Endovascular repair of thoracoabdominal aneurysms using fenestrated and branched devices is becoming increasingly popular, as the mortality rate is lower than in open surgery, being as low as 4% even in patients with redo aortic operations, as published recently. In our case, however, fenestrated or branched repair (such as the octopus technique) was not possible as there was no distal landing zone for an SMA bridging element proximal to the offtake of the aberrant right hepatic artery.
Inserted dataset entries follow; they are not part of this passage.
### src/sv/hash_set_bucket_table_defines.svh
// ---------------------------------------------------------------------------
// Hash set bucket table: assertion macros
// Shared concurrent assertion forms, clocked on clk and disabled in reset.
// ---------------------------------------------------------------------------
`ifndef HASH_SET_BUCKET_TABLE_DEFINES_SVH
`define HASH_SET_BUCKET_TABLE_DEFINES_SVH

// Same-cycle implication: cond holds whenever trig holds.
`define HSBT_ASSERT_IMP(label, trig, cond, msg) \
  label: assert property (@(posedge clk) disable iff (!rst_n) (trig) |-> (cond)) \
    else $error(msg);

// Next-cycle implication: cond holds in the cycle after trig.
`define HSBT_ASSERT_NXT(label, trig, cond, msg) \
  label: assert property (@(posedge clk) disable iff (!rst_n) (trig) |=> (cond)) \
    else $error(msg);

`endif

### src/sv/hsbt_ram.sv
// ---------------------------------------------------------------------------
// Hash set bucket table: generic RAM
// One write port, one read port, registered read data.
// ---------------------------------------------------------------------------
`default_nettype none

module hsbt_ram #(
  parameter int unsigned WIDTH = 8,
  parameter int unsigned DEPTH = 16
) (
  input  wire logic                                   clk,
  input  wire logic                                   we,
  input  wire logic [((DEPTH > 1) ? $clog2(DEPTH) : 1)-1:0] waddr,
  input  wire logic [WIDTH-1:0]                       wdata,
  input  wire logic                                   re,
  input  wire logic [((DEPTH > 1) ? $clog2(DEPTH) : 1)-1:0] raddr,
  output logic      [WIDTH-1:0]                       rdata
);

  logic [WIDTH-1:0] mem [DEPTH];

  always_ff @(posedge clk) begin
    if (we) begin
      mem[waddr] <= wdata;
    end
    if (re) begin
      rdata <= mem[raddr];
    end
  end

endmodule

`default_nettype wire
A further consideration of treatment selection was that the left common iliac artery was chronically occluded; thus bilateral access route was not available for complex endovascular repair.
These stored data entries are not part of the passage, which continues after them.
### src/sv/hash_set_bucket_table_defines.svh
// ---------------------------------------------------------------------------
// Hash set bucket table: assertion macros
// Shared concurrent assertion forms, clocked on clk and disabled in reset.
// ---------------------------------------------------------------------------
`ifndef HASH_SET_BUCKET_TABLE_DEFINES_SVH
`define HASH_SET_BUCKET_TABLE_DEFINES_SVH

// Same-cycle implication: cond holds whenever trig holds.
`define HSBT_ASSERT_IMP(label, trig, cond, msg) \
  label: assert property (@(posedge clk) disable iff (!rst_n) (trig) |-> (cond)) \
    else $error(msg);

// Next-cycle implication: cond holds in the cycle after trig.
`define HSBT_ASSERT_NXT(label, trig, cond, msg) \
  label: assert property (@(posedge clk) disable iff (!rst_n) (trig) |=> (cond)) \
    else $error(msg);

`endif

### src/sv/hsbt_pkg.sv
// ---------------------------------------------------------------------------
// Hash set bucket table: package
// Sizes, operation codes, row layout and shared types.
// ---------------------------------------------------------------------------
`default_nettype none

package hsbt_pkg;

  localparam int unsigned BUCKETS     = 1024;
  localparam int unsigned WAYS        = 4;
  localparam int unsigned KEY_W       = 20;
  localparam int unsigned FUNC_W      = 2;
  localparam int unsigned BKT_W       = (BUCKETS > 1) ? $clog2(BUCKETS) : 1;
  localparam int unsigned SLOT_W      = KEY_W + 1;          // {valid, key}
  localparam int unsigned ROW_W       = WAYS * SLOT_W;
  localparam int unsigned IN_TDATA_W  = ((KEY_W + 7) / 8) * 8;
  localparam int unsigned IN_TUSER_W  = FUNC_W;
  localparam int unsigned OUT_TDATA_W = 8;

  typedef logic [FUNC_W-1:0] func_t;
  typedef logic [KEY_W-1:0]  key_t;
  typedef logic [BKT_W-1:0]  bkt_t;
  typedef logic [ROW_W-1:0]  row_t;

  localparam func_t FUNC_ADD      = 2'd0;
  localparam func_t FUNC_REMOVE   = 2'd1;
  localparam func_t FUNC_CONTAINS = 2'd2;

  typedef struct packed {
    logic found;
    logic bucket_full;
    logic wr_en;
  } hsbt_res_t;

  typedef enum logic [2:0] {
    ST_CLEAR  = 3'b001,
    ST_IDLE   = 3'b010,
    ST_LOOKUP = 3'b100
  } state_t;

endpackage

`default_nettype wire

### src/sv/hsbt_match.sv
// ---------------------------------------------------------------------------
// Hash set bucket table: bucket match and update
// Compare a key against one bucket row, pick the hit and free slots, and
// build the row to write back.
// ---------------------------------------------------------------------------
`default_nettype none

module hsbt_match (
  input  wire hsbt_pkg::func_t   func,
  input  wire hsbt_pkg::key_t    key,
  input  wire hsbt_pkg::row_t    row,
  output hsbt_pkg::row_t         row_new,
  output hsbt_pkg::hsbt_res_t    res
);
  import hsbt_pkg::*;

  localparam int unsigned WAY_W = (WAYS > 1) ? $clog2(WAYS) : 1;

  logic [WAYS-1:0] slot_vld;
  logic [WAYS-1:0] slot_eq;
  logic            hit;
  logic            have_free;
  logic [WAY_W-1:0] hit_way;
  logic [WAY_W-1:0] free_way;

  always_comb begin
    for (int w = 0; w < int'(WAYS); w++) begin
      slot_vld[w] = row[w*SLOT_W + KEY_W];
      slot_eq[w]  = slot_vld[w] && (row[w*SLOT_W +: KEY_W] == key);
    end
  end

  // Priority pick: lowest-numbered match and lowest-numbered free slot.
  always_comb begin
    hit       = 1'b0;
    have_free = 1'b0;
    hit_way   = '0;
    free_way  = '0;
    for (int w = 0; w < int'(WAYS); w++) begin
      if (slot_eq[w] && !hit) begin
        hit     = 1'b1;
        hit_way = WAY_W'(w);
      end
      if (!slot_vld[w] && !have_free) begin
        have_free = 1'b1;
        free_way  = WAY_W'(w);
      end
    end
  end

  always_comb begin
    row_new         = row;
    res.found       = hit;
    res.bucket_full = 1'b0;
    res.wr_en       = 1'b0;
    case (func)
      FUNC_ADD: begin
        if (!hit) begin
          if (have_free) begin
            row_new[free_way*SLOT_W +: SLOT_W] = {1'b1, key};
            res.wr_en = 1'b1;
          end else begin
            res.bucket_full = 1'b1;
          end
        end
      end
      FUNC_REMOVE: begin
        if (hit) begin
          row_new[hit_way*SLOT_W + KEY_W] = 1'b0;
          res.wr_en = 1'b1;
        end
      end
      default: begin
        // contains, and the unused code acting as contains: no change
      end
    endcase
  end

endmodule

`default_nettype wire
==> config.mk <==
export PLATFORM = sky130hd
export DESIGN_NAME = remote_switch_command_frame_sender_core
export DESIGN_NICKNAME = d
export VERILOG_FILES = /design/src/rtl/core/rscf_pkg.sv /design/src/rtl/core/remote_switch_command_frame_sender_core.sv
export SDC_FILE = /design/constraint.sdc
export NUM_CORES = 1
export LEC_CHECK = 0
export BUFFER_PORTS_ARGS = -buffer_cell sky130_fd_sc_hd__buf_2
export CORE_MARGIN = 2
export CORE_UTILIZATION = 25
export CTS_CLUSTER_DIAMETER = 60
export DETAILED_ROUTE_END_ITERATION = 7
export GPL_TIMING_DRIVEN = 0
export PLACE_DENSITY_LB_ADDON = 0.25
export SETUP_SLACK_MARGIN = 0.05
export SYNTH_ARGS = -nofsm -noshare
export SYNTH_HDL_FRONTEND = slang
export SYNTH_SLANG_ARGS = --single-unit
export TNS_END_PERCENT = 20
==> constraint.sdc <==
create_clock -name clk -period 5.89 [get_ports clk]
set_input_delay 0 -clock clk [delete_from_list [all_inputs] [get_ports clk]]
set_output_delay 0 -clock clk [all_outputs]
set_load 0.01 [all_outputs]
`src/rtl/core/aabbsr_ram.sv`:
```
// Generic single-write, single-read RAM with a registered read port.
module aabbsr_ram #(
  parameter int unsigned WIDTH = 32,
  parameter int unsigned DEPTH = 64,
  localparam int unsigned AW   = (DEPTH > 1) ? $clog2(DEPTH) : 1
) (
  input  logic             clk_i,
  input  logic             we_i,
  input  logic [AW-1:0]    waddr_i,
  input  logic [WIDTH-1:0] wdata_i,
  input  logic [AW-1:0]    raddr_i,
  output logic [WIDTH-1:0] rdata_o
);

  logic [WIDTH-1:0] mem_q [DEPTH];
  logic [WIDTH-1:0] rdata_q;

  always_ff @(posedge clk_i) begin
    if (we_i) begin
      mem_q[waddr_i] <= wdata_i;
    end
    rdata_q <= mem_q[raddr_i];
  end

  assign rdata_o = rdata_q;

endmodule

```
`config.mk`:
```
export PLATFORM = sky130hd
export DESIGN_NAME = aabbsr_ram
export DESIGN_NICKNAME = d
export VERILOG_FILES = /design/src/rtl/core/aabbsr_ram.sv
export SDC_FILE = /design/constraint.sdc
export NUM_CORES = 2
export LEC_CHECK = 0
export BUFFER_PORTS_ARGS = -buffer_cell sky130_fd_sc_hd__buf_2
export CAP_MARGIN = 20
export CELL_PAD_IN_SITES_DETAIL_PLACEMENT = 0
export CELL_PAD_IN_SITES_GLOBAL_PLACEMENT = 1
export CORE_MARGIN = 2
export CORE_UTILIZATION = 38
export DETAILED_ROUTE_END_ITERATION = 12
export PLACE_DENSITY_LB_ADDON = 0.1
export SLEW_MARGIN = 0
export SYNTH_ARGS = -nofsm -noshare
export SYNTH_HDL_FRONTEND = slang
export SYNTH_SLANG_ARGS = --single-unit
export TNS_END_PERCENT = 20
```
`constraint.sdc`:
```
create_clock -name clk_i -period 5 [get_ports clk_i]
set_input_delay 0.5 -clock clk_i [delete_from_list [all_inputs] [get_ports clk_i]]
set_output_delay 0.5 -clock clk_i [all_outputs]
set_load 0.02 [all_outputs]
```
# Yosys cells after proc, flatten, opt, wreduce, memory -nomap -nowiden

Memory sizes are Yosys's and may differ from the RTL's. A register that Yosys moved wholly into a read port is not among the register bits.
Index checks and enable logic that the tools add are counted.

Mux-type cells: 2

Operator list:

| kind              | count |
|---|---|
| 1-bit two-way mux | 2 |

Logic and storage cells: 3
Register bits after elaboration: 0
Memories: 1
RAM bits: 2048
Bits of input ports: 46

Memory list:

| name  | depth | width | rd ports | clocked after memory_dff | wr ports | RTL line | source |
|---|---|---|---|---|---|---|---|
| mem_q | 64    | 32    | 1        | 1                        | 1        | 15       | `logic [WIDTH-1:0] mem_q [DEPTH];` |

# Depth between registers and ports, before layout

Depth in word-level cells: 2
Depth in mapped cells: 10
Gate-level depth less buffers: 5

# Worst setup path after synthesis

Ideal clock, no wire load.

Kind: input port to flip-flop
From: input port waddr_i[3]
To: memory mem_q[48][0] (enable)
Arrival time: 3199 ps
Path slack: 1340 ps
Stages: 4
Library setup time: 461 ps
Path buffers: 1
Path through: clkbuf_1 > nor2b_1 > nand4b_1 > nor3_1

RTL lines:

| item            | RTL line | source |
|---|---|---|
| start, declared | 9        | `input logic [AW-1:0] waddr_i,` |
| end, declared   | 15       |  |

Straight into the memory's write port.

==> reports/metrics.yaml <==
run_status: "finished clean"
grt_setup_unrepaired: "no"
critical_path_class: "primary input to flop"
port_buffers: 77
placement.cell_area_sq_um: 83500
design.final.nets: 3686
drt_pass1_iterations: 5
crit_arrival_ps: 3670
hpwlAfterDp_microns: 126000
r2r_slack_ps: 2600
kind_of_cell_adding_the_most_delay_to_the_critical_path: "buffers and inverters"
layout-drive-gt1-share: 0.306
cp_required_ps: 5690
startpoint_type: "primary input"
wl_per_cell_microns: 33.5
pin_count_of_the_biggest_net_entering_global_routing: 74
ant_nets: 0
power_density_relative_to_cell_area_nw_per_um2: 401
crit_buf_inv: 3
ctsHtreeMaxLevel: 4
drcViolationCount: 0
clk_root_buf: "sky130_fd_sc_hd__clkbuf_16"
summed_area_of_non_filler_cells_in_the_final_layout_sq_um: 90500
global_route_wire_length_before_repair_microns: 303000
power.static_leakage_nw: 28.1
timing.final.setup_violations: 0
critical_hold_path_startpoint: "wdata_i[22]"
num_io_pins: 78
vias_per_cell: 5.64
core_area_sq_um: 205000
postSynthAreaPerCell_sq_um: 23.6
final_period_minus_worst_setup_slack_ps: 2980
final.setup.tns_ps: 0
max_cap_viol_count: 0
post_cts.repair.setup_buffers: 0
grt_overflow: 0
mappedNetlistNets: 3370
synth.top_cells.by_area: "sky130_fd_sc_hd__edfxtp_1 (78%), sky130_fd_sc_hd__mux4_2 (16%), sky130_fd_sc_hd__mux2i_1 (1.2%)"
synth_seq_area_share: 0.791
endpoint_kind: "flop"
synth_cell_type_count: 34
max_slew_margin: 0.249
synthDominantAreaCellType: "sky130_fd_sc_hd__edfxtp_1"
first_global_vias: 38421
layout-area-overhead-vs-synth_pct: 15.3
rows: 166
synth-main-ff-cell: "sky130_fd_sc_hd__edfxtp_1"
drt_iter0_drc: 3849
fmaxAchievable_mhz: 336
worst_hold_path.endpoint: "mem_q[47][22]"
ordered_list_of_cells_on_the_worst_path: "buf_8, buf_4, buf_4, mux4_2, o221ai_1, a21oi_1, a21oi_1, nor2_1"
finalWeightedCongestion: 0.763
worstMarginPinSlew_ps: 1120
floorplan.die.height_microns: 459
cts_sink_cnt: 2080
ranking_of_synthesized_cells_by_instance_count: "sky130_fd_sc_hd__edfxtp_1 (2048), sky130_fd_sc_hd__mux4_2 (544), sky130_fd_sc_hd__nor2_1 (137)"
tritoncts_clock_tree: "built"
clk_path_buf_depth: 3
worst-r2r-cell-count: 4
min-delay-path-class: "primary input to flop"
yosysWarnings: 0
post_syn_instances: 3324
worst_path_fanout_max: 53
numCtsBuffers: 214
initial_core_util: 0.383
finalMaxSlewViolations: 0
timing.final.crit_share: 0.596
worst_skew_pair.late_latency_ps: 850
whs_path_depth: 1
fp.dieArea_sq_um: 210000
synth_most_common_cell: "sky130_fd_sc_hd__edfxtp_1"
gr-usage-all-layers: 0.207
fillCellCount: 17151
synth_largest_type_area_fraction: 0.783
report.final.hold_viol_count: 0
reg2reg_to: "rdata_o[23]"
delay_of_the_slowest_cell_on_the_worst_path_ps: 670
antenna_violations_before_repair: 8
worst_clock_skew_ps: 32.0
worst_ir_drop_vdd_mv: 0.370
total_wirelength_of_the_detailed_routed_design_microns: 218000
critPathSlowestCell: "sky130_fd_sc_hd__a21oi_1"
clkSlewWorstSetupHoldPaths_ps: 60
via_count: 36712
ys_seq_elements: 2080
chipWidth_microns: 459
synth_enable_flop_cells: 2048
worst_r2r_startpoint: "mem_q[47][23]"
mappedNetlistArea_sq_um: 78500
final.hold.worst_slack_ps: 44.7
async_reset_ff_frac: 0
-- metrics by stage --
stage / utilization / setup slack [ps] / total power, W / cells
final: 0.442 / 2020 / 0.0363 / 6509
after floorplan: - / 1340 / 0.0207 / 3324
after CTS: 0.439 / 1990 / 0.0367 / 6474
after global placement: 0.407 / 1080 / 0.0216 / 6085
after detailed placement: 0.407 / 1050 / 0.0216 / 6086
after global routing: 0.441 / 1900 / 0.0374 / 6502
-- worst max path at each step --
| stage | startpoint | endpoint | slack [ps] | cells after the start |
|---|---|---|---|---|
| after global routing | raddr_i[0] | rdata_o[5] | 1900 | 8 |
| after CTS | raddr_i[0] | rdata_o[0] | 1990 | 8 |
| after floorplan | waddr_i[3] | mem_q[48][0] | 1340 | 4 |
| after global placement | raddr_i[0] | rdata_o[5] | 1080 | 8 |
| final | raddr_i[0] | rdata_o[5] | 2020 | 8 |
| after detailed placement | raddr_i[0] | rdata_o[5] | 1050 | 8 |
-- cell type report --
| type | instances | area (sq um) | area share |
|---|---|---|---|
| diodes | 9 | 22.5 | 0.000249 |
| repair buffers | 282 | 2450 | 0.0270 |
| flip-flops and latches | 2080 | 62100 | 0.686 |
| clock inverters | 114 | 942 | 0.0104 |
| well taps | 2688 | 3360 | 0.0372 |
| clock buffers | 274 | 5640 | 0.0623 |
| multi-input cells | 1062 | 16000 | 0.176 |
-- report_power, final --
| part | switching, W | leakage (nW) | internal (W) |
|---|---|---|---|
| Clock | 0.00658 | 3.21 | 0.00851 |
| Combinational | 0.00116 | 6.18 | 0.000691 |
| Sequential | 0.0000734 | 18.7 | 0.0193 |
| Total | 0.00781 | 28.1 | 0.0285 |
The combined endovascular and surgical approach to thoracoabdominal aortic pathology has been introduced as a less invasive alternative that has the advantage of avoiding thoracotomy, single-lung ventilation, aortic cross-clamping, and prolonged end-organ ischemia. It is especially useful in cases of urgent repair, with the devices being readily available compared with the average production time of 6 weeks for custom-made devices. The hybrid strategy remains a viable alternative for certain high-risk patients who are neither candidates for total endovascular repair nor open surgery. Hughes et al reported outstanding outcomes of 58 patients who underwent hybrid repair. A perioperative mortality rate of 9% was documented and the rate of permanent paraplegia was 4%. Over a mean follow-up of 26 months, visceral graft patency was 95.3%, and all thromboses were clinically silent. Quinones-Baldrich et al published their overall experience investigating a mixed cohort of high-risk patients undergoing hybrid procedures. They documented substantial advantages of hybrid repair, with regard to morbidity, mortality, and need for subsequent intervention. The overall survival rate was 76% at 2 years. Additional involvement of visceral arteries, however, further complicates selection of the optimal repair strategy.
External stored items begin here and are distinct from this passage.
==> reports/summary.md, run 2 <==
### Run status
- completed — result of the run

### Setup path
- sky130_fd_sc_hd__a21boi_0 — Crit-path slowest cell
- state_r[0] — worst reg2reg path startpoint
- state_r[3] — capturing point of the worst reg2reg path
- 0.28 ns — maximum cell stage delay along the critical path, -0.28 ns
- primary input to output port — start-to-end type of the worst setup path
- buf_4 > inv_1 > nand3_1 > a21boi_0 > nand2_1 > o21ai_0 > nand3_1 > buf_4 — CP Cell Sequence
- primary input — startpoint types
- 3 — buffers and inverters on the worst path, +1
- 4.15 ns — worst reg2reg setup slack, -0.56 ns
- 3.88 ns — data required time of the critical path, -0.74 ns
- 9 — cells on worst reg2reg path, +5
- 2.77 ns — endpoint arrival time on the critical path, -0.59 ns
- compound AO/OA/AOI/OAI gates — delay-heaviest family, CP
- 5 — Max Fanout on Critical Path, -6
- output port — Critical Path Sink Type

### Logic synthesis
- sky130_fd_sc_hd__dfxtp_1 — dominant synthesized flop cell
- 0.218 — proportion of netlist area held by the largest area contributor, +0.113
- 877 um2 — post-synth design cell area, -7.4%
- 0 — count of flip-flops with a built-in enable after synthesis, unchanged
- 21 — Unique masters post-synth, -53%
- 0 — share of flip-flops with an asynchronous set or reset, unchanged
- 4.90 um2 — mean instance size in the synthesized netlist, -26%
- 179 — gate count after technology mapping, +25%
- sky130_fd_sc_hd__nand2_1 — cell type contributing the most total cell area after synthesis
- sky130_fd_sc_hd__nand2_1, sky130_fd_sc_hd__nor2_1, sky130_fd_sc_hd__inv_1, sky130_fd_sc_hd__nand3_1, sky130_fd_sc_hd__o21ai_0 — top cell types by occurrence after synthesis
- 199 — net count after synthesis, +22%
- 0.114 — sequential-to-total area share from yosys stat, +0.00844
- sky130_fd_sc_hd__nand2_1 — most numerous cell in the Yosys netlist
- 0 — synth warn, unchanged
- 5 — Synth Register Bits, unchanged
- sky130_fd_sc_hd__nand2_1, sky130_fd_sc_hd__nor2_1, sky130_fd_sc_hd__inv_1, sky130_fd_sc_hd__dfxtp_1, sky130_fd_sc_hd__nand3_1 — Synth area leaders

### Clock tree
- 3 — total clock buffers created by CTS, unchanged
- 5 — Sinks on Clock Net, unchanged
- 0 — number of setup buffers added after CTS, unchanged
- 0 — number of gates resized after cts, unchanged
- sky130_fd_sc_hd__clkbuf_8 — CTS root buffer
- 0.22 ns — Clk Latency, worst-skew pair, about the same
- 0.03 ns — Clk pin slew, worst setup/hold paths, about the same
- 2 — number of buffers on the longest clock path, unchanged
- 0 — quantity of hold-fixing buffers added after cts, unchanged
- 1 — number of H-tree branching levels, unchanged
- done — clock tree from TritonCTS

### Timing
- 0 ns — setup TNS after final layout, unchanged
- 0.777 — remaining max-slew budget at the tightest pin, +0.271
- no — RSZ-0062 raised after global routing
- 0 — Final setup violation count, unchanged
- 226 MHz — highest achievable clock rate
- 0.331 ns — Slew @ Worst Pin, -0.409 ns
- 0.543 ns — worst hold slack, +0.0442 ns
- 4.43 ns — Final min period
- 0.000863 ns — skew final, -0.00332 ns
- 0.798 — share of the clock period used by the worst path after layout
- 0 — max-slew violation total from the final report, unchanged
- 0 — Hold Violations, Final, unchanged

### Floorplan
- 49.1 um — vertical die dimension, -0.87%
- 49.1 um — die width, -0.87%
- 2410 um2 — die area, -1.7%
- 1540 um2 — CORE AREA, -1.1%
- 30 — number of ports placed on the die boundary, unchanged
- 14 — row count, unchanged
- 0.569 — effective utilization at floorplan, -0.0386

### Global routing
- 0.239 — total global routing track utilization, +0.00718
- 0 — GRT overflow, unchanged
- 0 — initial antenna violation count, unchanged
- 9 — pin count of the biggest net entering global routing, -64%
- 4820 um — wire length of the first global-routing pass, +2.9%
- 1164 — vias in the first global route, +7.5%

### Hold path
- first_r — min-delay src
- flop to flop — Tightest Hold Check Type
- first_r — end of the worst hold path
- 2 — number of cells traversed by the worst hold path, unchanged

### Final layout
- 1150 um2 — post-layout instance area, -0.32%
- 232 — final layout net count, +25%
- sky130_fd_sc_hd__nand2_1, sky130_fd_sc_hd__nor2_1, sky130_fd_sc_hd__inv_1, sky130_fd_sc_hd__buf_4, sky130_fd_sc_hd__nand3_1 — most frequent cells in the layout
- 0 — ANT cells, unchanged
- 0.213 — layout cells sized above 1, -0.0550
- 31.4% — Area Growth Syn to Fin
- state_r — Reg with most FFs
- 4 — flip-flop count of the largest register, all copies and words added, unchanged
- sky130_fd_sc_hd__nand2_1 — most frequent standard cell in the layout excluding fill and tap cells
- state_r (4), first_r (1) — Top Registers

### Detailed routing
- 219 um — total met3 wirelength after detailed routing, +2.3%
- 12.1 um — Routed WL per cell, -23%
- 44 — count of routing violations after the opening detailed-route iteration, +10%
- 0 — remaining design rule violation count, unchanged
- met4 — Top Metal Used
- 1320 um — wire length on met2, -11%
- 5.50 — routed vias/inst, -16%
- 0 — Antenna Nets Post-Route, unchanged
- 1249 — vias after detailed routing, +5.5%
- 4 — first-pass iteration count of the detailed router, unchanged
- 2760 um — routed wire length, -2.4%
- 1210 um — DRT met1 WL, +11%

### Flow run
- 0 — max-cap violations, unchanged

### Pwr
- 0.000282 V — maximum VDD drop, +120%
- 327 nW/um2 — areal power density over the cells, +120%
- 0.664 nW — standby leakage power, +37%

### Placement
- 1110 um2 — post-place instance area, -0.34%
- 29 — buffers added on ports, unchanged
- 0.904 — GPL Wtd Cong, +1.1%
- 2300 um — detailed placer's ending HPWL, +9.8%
<file path="config.mk">
export PLATFORM = sky130hd
export DESIGN_NAME = koc_cell
export DESIGN_NICKNAME = d
export VERILOG_FILES = /design/src/design/koc_pkg.sv /design/src/design/koc_ram.sv /design/src/design/koc_cell.sv
export SDC_FILE = /design/constraint.sdc
export NUM_CORES = 1
export LEC_CHECK = 0
export ABC_AREA = 1
export BUFFER_PORTS_ARGS = -buffer_cell sky130_fd_sc_hd__buf_2
export CAP_MARGIN = 15
export CORE_ASPECT_RATIO = 0.8
export CORE_UTILIZATION = 55
export CTS_BUF_LIST = sky130_fd_sc_hd__clkbuf_8 sky130_fd_sc_hd__clkbuf_16
export DETAILED_ROUTE_END_ITERATION = 7
export GPL_ROUTABILITY_DRIVEN = 0
export PLACE_DENSITY = 0.8
export SLEW_MARGIN = 30
export SYNTH_ARGS = -nofsm -noshare
export SYNTH_HDL_FRONTEND = slang
export SYNTH_SLANG_ARGS = --single-unit
</file>
<file path="constraint.sdc">
create_clock -name i_clk -period 4.5 [get_ports i_clk]
set_input_delay 0.675 -clock i_clk [delete_from_list [all_inputs] [get_ports i_clk]]
set_output_delay 0.675 -clock i_clk [all_outputs]
set_load 0.05 [all_outputs]
</file>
This particular case posed a significant challenge regarding its management, given the combination of a rapidly progressing thoracoabdominal aneurysm, the ostial aneurysm of the SMA with an aberrant right hepatic artery, and the occlusion of both the celiac trunk and the left renal artery. Considering the presence of severe visceral artery disease at multiple locations, organ ischemia associated with surgical repair represented a substantial risk. Intraoperative ischemia to visceral branches may lead to renal failure and coagulopathy, both associated with increased mortality. Because clamping of the aorta was avoided, ischemia time to each of the visceral arteries was limited.

Intraoperative angiography confirmed retrograde filling of the aneurysm sac originating from the SMA. Performing a bypass on an SMA with a large ostial lesion that is not isolated proximally from the aortic aneurysm carries substantial inherent risk, as it could lead to persistent backflow into the aneurysm sac. Eventually, an unconventional method for the backdoor exclusion of the aneurysm was selected, after visceral debranching and endovascular aortic repair.

In summary, this report demonstrates the case of a rapidly expanding thoracoabdominal and SMA aneurysm, successfully treated by an unusual hybrid repair. Further evidence supporting our experience may establish this approach as a viable alternative in the management of thoracoabdominal aneurysms and concomitant visceral aneurysms.